Another question is, when is an 1-dimensional subbundle $L\subset TM$ orientable? Is it sufficient to assume that $M$ is orientable?
Thank you all. I did not formulate some questions properly. What I really mean is:
I. For a given line bundle $L\subset TM$, what is the obstruction for $L$ beging orientable? (or equivalently trivial according to Georges)
For example let $L_{\mathbb{C}}$ be a complex line bundle over a complex manifold $M$, if the top Chern class $c_1(L_{\mathbb{C}})$ does not vanish, then $L_{\mathbb{C}}$ can not be trivial. Is there some similar results in the real case?
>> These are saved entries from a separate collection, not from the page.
[src/rtl/sync_fifo_pkg.sv]
// Shared pointer arithmetic for the systolic-array synchronous FIFO pointer blocks.
// Pointers are {wrap, idx} with idx in 0..depth-1; idx is zero-extended into ptr_t.
package sync_fifo_pkg;

    localparam int unsigned PtrIdxMaxW = 16;

    typedef struct packed {
        logic                  wrap;
        logic [PtrIdxMaxW-1:0] idx;
    } ptr_t;

    function automatic int unsigned calc_idx_w(input int unsigned depth);
        return $clog2(depth);
    endfunction

    function automatic int unsigned calc_cnt_w(input int unsigned max_push);
        return $clog2(max_push + 1);
    endfunction

    function automatic int unsigned calc_free_w(input int unsigned depth);
        return $clog2(depth + 1);
    endfunction

    function automatic int unsigned fifo_occ(input ptr_t w, input ptr_t r,
                                             input int unsigned depth);
        if (w.wrap == r.wrap) begin
            return 32'(w.idx) - 32'(r.idx);
        end
        return depth - 32'(r.idx) + 32'(w.idx);
    endfunction

    // Requires ptr.idx < depth and n <= depth, so a single subtraction suffices.
    function automatic ptr_t fifo_ptr_add(input ptr_t ptr, input int unsigned n,
                                          input int unsigned depth);
        ptr_t        res;
        int unsigned sum;
        sum = 32'(ptr.idx) + n;
        if (sum >= depth) begin
            res.idx  = PtrIdxMaxW'(sum - depth);
            res.wrap = ~ptr.wrap;
        end else begin
            res.idx  = PtrIdxMaxW'(sum);
            res.wrap = ptr.wrap;
        end
        return res;
    endfunction

endpackage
II. Is there an example such that $M$ is orientable and has a non-orientable line bundle $L\subset TM$?
Best Answer
A bundle is orientable if and only if its first Stiefel-Whitney class is 0 (one can see the first Stiefel-Whitney class as the function $w_1: H_1(M)\rightarrow \mathbb{Z}_2$ which associate to a loop the sign of the determinant of the monodromy).
As mentionned by Ryan, if a line bundle is non-orientable then there is a two sheeted cover of $M$ which orients $L$ (the covering correspond exactly to the index two subgroup $ker(w_1)$) this implies that if an oriented bundle admits a 1-dimensionnal sub-bundle the its Euler class has to be $0$ (regardless if the bundle is the tangent bundle or not).
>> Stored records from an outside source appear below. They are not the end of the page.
<file path="config.mk">
export PLATFORM = sky130hd
export DESIGN_NAME = mem_bus_arbiter
export DESIGN_NICKNAME = d
export VERILOG_FILES = /design/src/rtl/mem_bus_arbiter.sv
export SDC_FILE = /design/constraint.sdc
export NUM_CORES = 1
export LEC_CHECK = 0
export CAP_MARGIN = 20
export CORE_ASPECT_RATIO = 0.6
export CORE_MARGIN = 2
export CORE_UTILIZATION = 26
export DETAILED_ROUTE_END_ITERATION = 12
export PLACE_DENSITY = 0.58
export SLEW_MARGIN = 10
export SYNTH_ARGS = -nofsm -noshare
export SYNTH_HDL_FRONTEND = slang
export SYNTH_SLANG_ARGS = --single-unit
</file>
<file path="constraint.sdc">
create_clock -name clk -period 9.2 [get_ports clk]
set_input_delay 1.38 -clock clk [delete_from_list [all_inputs] [get_ports clk]]
set_output_delay 1.38 -clock clk [all_outputs]
set_load 0.01 [all_outputs]
</file>
<file path="src/rtl/mem_bus_arbiter.sv">
// mem_bus_arbiter: shares one classic single-beat Wishbone bus between the
// instruction-fetch port and the load/store port. Data port has fixed priority.
// One bus cycle is in flight at a time; each port gets a one-cycle done pulse.
//
// Port handshake: a port holds req_i high (with stable fields) until it sees
// done_o for one cycle; done_o with err_o = 1 means the bus timed out. busy_o
// is req_i & ~done_o and feeds the pipeline stall logic. A fetch whose request
// drops mid-cycle is flushed: the bus cycle finishes but no done is reported.
module mem_bus_arbiter #(
    parameter int ADDR_WIDTH = 32,
    parameter int DATA_WIDTH = 32,
    parameter int TIMEOUT    = 255
) (
    input  logic                    clk,
    input  logic                    reset,
    // instruction-fetch port
    input  logic                    if_req_i,
    input  logic [ADDR_WIDTH-1:0]   if_addr_i,
    output logic [DATA_WIDTH-1:0]   if_rdata_o,
    output logic                    if_done_o,
    output logic                    if_err_o,
    output logic                    if_busy_o,
    // data-memory port
    input  logic                    mem_req_i,
    input  logic                    mem_we_i,
    input  logic [ADDR_WIDTH-1:0]   mem_addr_i,
    input  logic [DATA_WIDTH-1:0]   mem_wdata_i,
    input  logic [DATA_WIDTH/8-1:0] mem_sel_i,
    output logic [DATA_WIDTH-1:0]   mem_rdata_o,
    output logic                    mem_done_o,
    output logic                    mem_err_o,
    output logic                    mem_busy_o,
    // Wishbone master
    output logic                    wb_cyc_o,
    output logic                    wb_stb_o,
    output logic                    wb_we_o,
    output logic [ADDR_WIDTH-1:0]   wb_adr_o,
    output logic [DATA_WIDTH-1:0]   wb_dat_o,
    output logic [DATA_WIDTH/8-1:0] wb_sel_o,
    input  logic                    wb_ack_i,
    input  logic [DATA_WIDTH-1:0]   wb_dat_i,
    // debug: current arbiter state
    output logic [1:0]              dbg_state_o
);

    localparam int SEL_WIDTH = DATA_WIDTH / 8;
    localparam int CNT_WIDTH = (TIMEOUT > 1) ? $clog2(TIMEOUT) : 1;
    localparam logic [CNT_WIDTH-1:0] CNT_LAST = CNT_WIDTH'(TIMEOUT - 1);

    localparam logic [1:0] IDLE    = 2'd0;
    localparam logic [1:0] IF_BUS  = 2'd1;
    localparam logic [1:0] MEM_BUS = 2'd2;

    logic [1:0]            state_q,     state_d;
    logic                  wb_we_q,     wb_we_d;
    logic [ADDR_WIDTH-1:0] wb_adr_q,    wb_adr_d;
    logic [DATA_WIDTH-1:0] wb_dat_q,    wb_dat_d;
    logic [SEL_WIDTH-1:0]  wb_sel_q,    wb_sel_d;
    logic [DATA_WIDTH-1:0] if_rdata_q,  if_rdata_d;
    logic [DATA_WIDTH-1:0] mem_rdata_q, mem_rdata_d;
    logic                  if_done_q,   if_done_d;
    logic                  if_err_q,    if_err_d;
    logic                  mem_done_q,  mem_done_d;
    logic                  mem_err_q,   mem_err_d;
    logic [CNT_WIDTH-1:0]  cnt_q,       cnt_d;
    logic                  discard_q,   discard_d;

    // A fetch is flushed if its request was ever low during this bus cycle,
    // including the current cycle.
    logic if_flush;
    assign if_flush = discard_q | ~if_req_i;

    // Next-state logic: grant in IDLE, then wait for ack or timeout.
    always_comb begin
        state_d     = state_q;
        wb_we_d     = wb_we_q;
        wb_adr_d    = wb_adr_q;
        wb_dat_d    = wb_dat_q;
        wb_sel_d    = wb_sel_q;
        if_rdata_d  = if_rdata_q;
        mem_rdata_d = mem_rdata_q;
        if_done_d   = 1'b0;
        if_err_d    = 1'b0;
        mem_done_d  = 1'b0;
        mem_err_d   = 1'b0;
        cnt_d       = cnt_q;
        discard_d   = discard_q;
        case (state_q)
            IDLE: begin
                // A port whose done pulse is high this cycle has not yet
                // had a chance to drop its request, so it is not eligible.
                if (mem_req_i && !mem_done_q) begin
                    state_d   = MEM_BUS;
                    wb_we_d   = mem_we_i;
                    wb_adr_d  = mem_addr_i;
                    wb_dat_d  = mem_wdata_i;
                    wb_sel_d  = mem_sel_i;
                    cnt_d     = '0;
                    discard_d = 1'b0;
                end else if (if_req_i && !if_done_q) begin
                    state_d   = IF_BUS;
                    wb_we_d   = 1'b0;
                    wb_adr_d  = if_addr_i;
                    wb_dat_d  = '0;
                    wb_sel_d  = '1;
                    cnt_d     = '0;
                    discard_d = 1'b0;
                end
            end
            IF_BUS: begin
                discard_d = if_flush;
                if (wb_ack_i) begin
                    state_d = IDLE;
                    if (!if_flush) begin
                        if_rdata_d = wb_dat_i;
                        if_done_d  = 1'b1;
                    end
                end else if (cnt_q == CNT_LAST) begin
                    state_d = IDLE;
                    if (!if_flush) begin
                        if_done_d = 1'b1;
                        if_err_d  = 1'b1;
                    end
                end else begin
                    cnt_d = cnt_q + CNT_WIDTH'(1);
                end
            end
            MEM_BUS: begin
                if (wb_ack_i) begin
                    state_d    = IDLE;
                    mem_done_d = 1'b1;
                    if (!wb_we_q) begin
                        mem_rdata_d = wb_dat_i;
                    end
                end else if (cnt_q == CNT_LAST) begin
                    state_d    = IDLE;
                    mem_done_d = 1'b1;
                    mem_err_d  = 1'b1;
                end else begin
                    cnt_d = cnt_q + CNT_WIDTH'(1);
                end
            end
            default: begin
                state_d = IDLE;
            end
        endcase
    end

    // State and output registers; async reset aborts any bus cycle silently.
    always_ff @(posedge clk or posedge reset) begin
        if (reset) begin
            state_q     <= IDLE;
            wb_we_q     <= 1'b0;
            wb_adr_q    <= '0;
            wb_dat_q    <= '0;
            wb_sel_q    <= '0;
            if_rdata_q  <= '0;
            mem_rdata_q <= '0;
            if_done_q   <= 1'b0;
            if_err_q    <= 1'b0;
            mem_done_q  <= 1'b0;
            mem_err_q   <= 1'b0;
            cnt_q       <= '0;
            discard_q   <= 1'b0;
        end else begin
            state_q     <= state_d;
            wb_we_q     <= wb_we_d;
            wb_adr_q    <= wb_adr_d;
            wb_dat_q    <= wb_dat_d;
            wb_sel_q    <= wb_sel_d;
            if_rdata_q  <= if_rdata_d;
            mem_rdata_q <= mem_rdata_d;
            if_done_q   <= if_done_d;
            if_err_q    <= if_err_d;
            mem_done_q  <= mem_done_d;
            mem_err_q   <= mem_err_d;
            cnt_q       <= cnt_d;
            discard_q   <= discard_d;
        end
    end

    assign wb_cyc_o    = (state_q != IDLE);
    assign wb_stb_o    = (state_q != IDLE);
    assign wb_we_o     = wb_we_q;
    assign wb_adr_o    = wb_adr_q;
    assign wb_dat_o    = wb_dat_q;
    assign wb_sel_o    = wb_sel_q;
    assign if_rdata_o  = if_rdata_q;
    assign if_done_o   = if_done_q;
    assign if_err_o    = if_err_q;
    assign if_busy_o   = if_req_i & ~if_done_q;
    assign mem_rdata_o = mem_rdata_q;
    assign mem_done_o  = mem_done_q;
    assign mem_err_o   = mem_err_q;
    assign mem_busy_o  = mem_req_i & ~mem_done_q;
    assign dbg_state_o = state_q;

endmodule

</file>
Finally one can easily see that $T(T^2)$ is the sum of two non-trivial line bundle:
The canonical line bundle $\gamma$ on $\mathbb{R}P^1$ is non trivial but $\gamma\oplus\gamma^*$ is (it is oriented, 2 dimensionnal and admit a section given by the trace map). Pulling back this bundle by the projection $T^2\rightarrow S^1$ you get a trivial bundle (hence the tangent bundle) on $T^2$ written as a sum of two non trivial line bundle ($w_1$ is non zero on each summand).